Only the lines containing the string "output" are needed; copy all of them from the listing.

RECORDS.
::::

==> src/flat_wrapper.sv <==
// flat-port wrapper written by rule: the top's interface ports become plain ports
module alu_multicycle_flat import alu_pkg::*;
#(
    parameter int WIDTH = 16
)
  (clk, rst, bus_ALU_in1, bus_ALU_in2, bus_ALU_op, bus_ALU_start, bus_ALU_status_out_en, bus_ALU_out, bus_ALU_busy, bus_ALU_done, bus_ALU_err);
  alu_multicycle_if #(.WIDTH(WIDTH)) bus_i ();
  input logic clk;
  input logic rst;
  input wire logic [$bits(bus_i.ALU_in1)-1:0] bus_ALU_in1;
  input wire logic [$bits(bus_i.ALU_in2)-1:0] bus_ALU_in2;
  input wire logic [$bits(bus_i.ALU_op)-1:0] bus_ALU_op;
  input wire logic [$bits(bus_i.ALU_start)-1:0] bus_ALU_start;
  input wire logic [$bits(bus_i.ALU_status_out_en)-1:0] bus_ALU_status_out_en;
  output wire logic [$bits(bus_i.ALU_out)-1:0] bus_ALU_out;
  output wire logic [$bits(bus_i.ALU_busy)-1:0] bus_ALU_busy;
  output wire logic [$bits(bus_i.ALU_done)-1:0] bus_ALU_done;
  output wire logic [$bits(bus_i.ALU_err)-1:0] bus_ALU_err;
  assign bus_i.ALU_in1 = bus_ALU_in1;
  assign bus_i.ALU_in2 = bus_ALU_in2;
  assign bus_i.ALU_op = bus_ALU_op;
  assign bus_i.ALU_start = bus_ALU_start;
  assign bus_i.ALU_status_out_en = bus_ALU_status_out_en;
  assign bus_ALU_out = bus_i.ALU_out;
  assign bus_ALU_busy = bus_i.ALU_busy;
  assign bus_ALU_done = bus_i.ALU_done;
  assign bus_ALU_err = bus_i.ALU_err;
  alu_multicycle #(.WIDTH(WIDTH)) u_core (.clk(clk), .rst(rst), .bus(bus_i));
endmodule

::::

EXPECTED ANSWER.
  output wire logic [$bits(bus_i.ALU_out)-1:0] bus_ALU_out;
  output wire logic [$bits(bus_i.ALU_busy)-1:0] bus_ALU_busy;
  output wire logic [$bits(bus_i.ALU_done)-1:0] bus_ALU_done;
  output wire logic [$bits(bus_i.ALU_err)-1:0] bus_ALU_err;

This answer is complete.